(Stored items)
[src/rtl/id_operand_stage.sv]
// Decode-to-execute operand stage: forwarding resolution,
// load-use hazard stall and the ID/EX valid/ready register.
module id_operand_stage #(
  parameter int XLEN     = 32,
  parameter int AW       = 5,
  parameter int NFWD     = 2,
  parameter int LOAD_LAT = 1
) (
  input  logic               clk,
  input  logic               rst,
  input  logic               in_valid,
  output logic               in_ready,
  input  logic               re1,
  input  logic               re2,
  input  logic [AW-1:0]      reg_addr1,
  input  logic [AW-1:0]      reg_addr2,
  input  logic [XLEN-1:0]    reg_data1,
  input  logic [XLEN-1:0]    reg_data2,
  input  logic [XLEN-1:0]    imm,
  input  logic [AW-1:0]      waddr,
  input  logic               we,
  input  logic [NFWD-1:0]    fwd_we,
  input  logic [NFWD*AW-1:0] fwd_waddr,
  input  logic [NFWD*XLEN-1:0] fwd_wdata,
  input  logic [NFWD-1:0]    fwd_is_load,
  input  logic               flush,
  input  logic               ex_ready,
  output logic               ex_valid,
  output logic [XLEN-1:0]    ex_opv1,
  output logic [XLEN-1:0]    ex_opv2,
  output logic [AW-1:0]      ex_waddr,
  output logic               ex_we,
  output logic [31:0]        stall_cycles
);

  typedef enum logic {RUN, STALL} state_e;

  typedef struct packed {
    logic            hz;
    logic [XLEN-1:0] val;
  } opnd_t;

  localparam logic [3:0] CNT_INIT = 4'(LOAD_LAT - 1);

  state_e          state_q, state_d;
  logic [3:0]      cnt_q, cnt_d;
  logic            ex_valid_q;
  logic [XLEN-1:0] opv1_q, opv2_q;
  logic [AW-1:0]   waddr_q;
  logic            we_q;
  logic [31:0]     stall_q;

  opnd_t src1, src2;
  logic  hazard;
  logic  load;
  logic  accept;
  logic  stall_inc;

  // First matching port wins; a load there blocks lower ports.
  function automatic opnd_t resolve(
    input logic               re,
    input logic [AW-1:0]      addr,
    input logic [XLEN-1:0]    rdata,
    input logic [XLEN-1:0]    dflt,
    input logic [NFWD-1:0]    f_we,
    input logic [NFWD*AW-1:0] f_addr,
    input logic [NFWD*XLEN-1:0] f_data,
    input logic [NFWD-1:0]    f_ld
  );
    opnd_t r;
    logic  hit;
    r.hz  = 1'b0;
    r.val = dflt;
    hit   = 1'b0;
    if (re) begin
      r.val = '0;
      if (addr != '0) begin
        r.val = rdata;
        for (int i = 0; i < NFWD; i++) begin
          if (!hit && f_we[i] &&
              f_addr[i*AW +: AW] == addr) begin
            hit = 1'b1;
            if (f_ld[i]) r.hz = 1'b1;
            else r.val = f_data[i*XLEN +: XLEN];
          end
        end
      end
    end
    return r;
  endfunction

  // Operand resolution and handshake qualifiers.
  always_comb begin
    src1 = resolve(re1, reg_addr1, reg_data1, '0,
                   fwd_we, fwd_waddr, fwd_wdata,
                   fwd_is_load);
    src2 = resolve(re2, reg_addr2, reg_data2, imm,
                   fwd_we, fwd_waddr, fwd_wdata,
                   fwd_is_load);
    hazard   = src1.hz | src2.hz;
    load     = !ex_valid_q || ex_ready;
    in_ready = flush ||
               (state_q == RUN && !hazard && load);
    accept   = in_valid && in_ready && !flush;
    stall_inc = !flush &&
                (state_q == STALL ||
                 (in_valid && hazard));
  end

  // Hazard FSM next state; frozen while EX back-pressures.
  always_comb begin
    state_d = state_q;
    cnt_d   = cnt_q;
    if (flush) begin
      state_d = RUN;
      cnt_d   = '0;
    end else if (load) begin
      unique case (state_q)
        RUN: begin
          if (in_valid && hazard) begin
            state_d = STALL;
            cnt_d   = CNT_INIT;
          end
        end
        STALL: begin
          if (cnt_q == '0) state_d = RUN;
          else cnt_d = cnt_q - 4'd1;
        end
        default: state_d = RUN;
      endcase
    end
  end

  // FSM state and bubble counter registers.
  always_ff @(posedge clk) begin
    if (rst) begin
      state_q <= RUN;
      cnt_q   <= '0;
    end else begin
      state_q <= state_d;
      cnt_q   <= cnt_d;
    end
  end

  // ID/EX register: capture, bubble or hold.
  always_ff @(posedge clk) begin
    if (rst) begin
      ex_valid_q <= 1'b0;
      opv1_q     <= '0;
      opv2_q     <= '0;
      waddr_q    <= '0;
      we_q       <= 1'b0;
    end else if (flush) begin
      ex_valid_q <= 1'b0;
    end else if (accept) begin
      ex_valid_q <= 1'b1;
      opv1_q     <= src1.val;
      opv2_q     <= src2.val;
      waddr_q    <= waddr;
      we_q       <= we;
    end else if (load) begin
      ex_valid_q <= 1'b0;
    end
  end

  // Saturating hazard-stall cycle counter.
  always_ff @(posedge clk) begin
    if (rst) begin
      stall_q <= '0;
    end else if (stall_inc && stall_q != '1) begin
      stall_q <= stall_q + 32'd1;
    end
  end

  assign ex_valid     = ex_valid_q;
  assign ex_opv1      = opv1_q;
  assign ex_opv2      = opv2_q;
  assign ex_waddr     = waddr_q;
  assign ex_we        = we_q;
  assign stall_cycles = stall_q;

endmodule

**WHAT YOU NEED TO DO:** Each of the entries above needs to be given again exactly.

**YOUR SOLUTION:**
[src/rtl/id_operand_stage.sv]
// Decode-to-execute operand stage: forwarding resolution,
// load-use hazard stall and the ID/EX valid/ready register.
module id_operand_stage #(
  parameter int XLEN     = 32,
  parameter int AW       = 5,
  parameter int NFWD     = 2,
  parameter int LOAD_LAT = 1
) (
  input  logic               clk,
  input  logic               rst,
  input  logic               in_valid,
  output logic               in_ready,
  input  logic               re1,
  input  logic               re2,
  input  logic [AW-1:0]      reg_addr1,
  input  logic [AW-1:0]      reg_addr2,
  input  logic [XLEN-1:0]    reg_data1,
  input  logic [XLEN-1:0]    reg_data2,
  input  logic [XLEN-1:0]    imm,
  input  logic [AW-1:0]      waddr,
  input  logic               we,
  input  logic [NFWD-1:0]    fwd_we,
  input  logic [NFWD*AW-1:0] fwd_waddr,
  input  logic [NFWD*XLEN-1:0] fwd_wdata,
  input  logic [NFWD-1:0]    fwd_is_load,
  input  logic               flush,
  input  logic               ex_ready,
  output logic               ex_valid,
  output logic [XLEN-1:0]    ex_opv1,
  output logic [XLEN-1:0]    ex_opv2,
  output logic [AW-1:0]      ex_waddr,
  output logic               ex_we,
  output logic [31:0]        stall_cycles
);

  typedef enum logic {RUN, STALL} state_e;

  typedef struct packed {
    logic            hz;
    logic [XLEN-1:0] val;
  } opnd_t;

  localparam logic [3:0] CNT_INIT = 4'(LOAD_LAT - 1);

  state_e          state_q, state_d;
  logic [3:0]      cnt_q, cnt_d;
  logic            ex_valid_q;
  logic [XLEN-1:0] opv1_q, opv2_q;
  logic [AW-1:0]   waddr_q;
  logic            we_q;
  logic [31:0]     stall_q;

  opnd_t src1, src2;
  logic  hazard;
  logic  load;
  logic  accept;
  logic  stall_inc;

  // First matching port wins; a load there blocks lower ports.
  function automatic opnd_t resolve(
    input logic               re,
    input logic [AW-1:0]      addr,
    input logic [XLEN-1:0]    rdata,
    input logic [XLEN-1:0]    dflt,
    input logic [NFWD-1:0]    f_we,
    input logic [NFWD*AW-1:0] f_addr,
    input logic [NFWD*XLEN-1:0] f_data,
    input logic [NFWD-1:0]    f_ld
  );
    opnd_t r;
    logic  hit;
    r.hz  = 1'b0;
    r.val = dflt;
    hit   = 1'b0;
    if (re) begin
      r.val = '0;
      if (addr != '0) begin
        r.val = rdata;
        for (int i = 0; i < NFWD; i++) begin
          if (!hit && f_we[i] &&
              f_addr[i*AW +: AW] == addr) begin
            hit = 1'b1;
            if (f_ld[i]) r.hz = 1'b1;
            else r.val = f_data[i*XLEN +: XLEN];
          end
        end
      end
    end
    return r;
  endfunction

  // Operand resolution and handshake qualifiers.
  always_comb begin
    src1 = resolve(re1, reg_addr1, reg_data1, '0,
                   fwd_we, fwd_waddr, fwd_wdata,
                   fwd_is_load);
    src2 = resolve(re2, reg_addr2, reg_data2, imm,
                   fwd_we, fwd_waddr, fwd_wdata,
                   fwd_is_load);
    hazard   = src1.hz | src2.hz;
    load     = !ex_valid_q || ex_ready;
    in_ready = flush ||
               (state_q == RUN && !hazard && load);
    accept   = in_valid && in_ready && !flush;
    stall_inc = !flush &&
                (state_q == STALL ||
                 (in_valid && hazard));
  end

  // Hazard FSM next state; frozen while EX back-pressures.
  always_comb begin
    state_d = state_q;
    cnt_d   = cnt_q;
    if (flush) begin
      state_d = RUN;
      cnt_d   = '0;
    end else if (load) begin
      unique case (state_q)
        RUN: begin
          if (in_valid && hazard) begin
            state_d = STALL;
            cnt_d   = CNT_INIT;
          end
        end
        STALL: begin
          if (cnt_q == '0) state_d = RUN;
          else cnt_d = cnt_q - 4'd1;
        end
        default: state_d = RUN;
      endcase
    end
  end

  // FSM state and bubble counter registers.
  always_ff @(posedge clk) begin
    if (rst) begin
      state_q <= RUN;
      cnt_q   <= '0;
    end else begin
      state_q <= state_d;
      cnt_q   <= cnt_d;
    end
  end

  // ID/EX register: capture, bubble or hold.
  always_ff @(posedge clk) begin
    if (rst) begin
      ex_valid_q <= 1'b0;
      opv1_q     <= '0;
      opv2_q     <= '0;
      waddr_q    <= '0;
      we_q       <= 1'b0;
    end else if (flush) begin
      ex_valid_q <= 1'b0;
    end else if (accept) begin
      ex_valid_q <= 1'b1;
      opv1_q     <= src1.val;
      opv2_q     <= src2.val;
      waddr_q    <= waddr;
      we_q       <= we;
    end else if (load) begin
      ex_valid_q <= 1'b0;
    end
  end

  // Saturating hazard-stall cycle counter.
  always_ff @(posedge clk) begin
    if (rst) begin
      stall_q <= '0;
    end else if (stall_inc && stall_q != '1) begin
      stall_q <= stall_q + 32'd1;
    end
  end

  assign ex_valid     = ex_valid_q;
  assign ex_opv1      = opv1_q;
  assign ex_opv2      = opv2_q;
  assign ex_waddr     = waddr_q;
  assign ex_we        = we_q;
  assign stall_cycles = stall_q;

endmodule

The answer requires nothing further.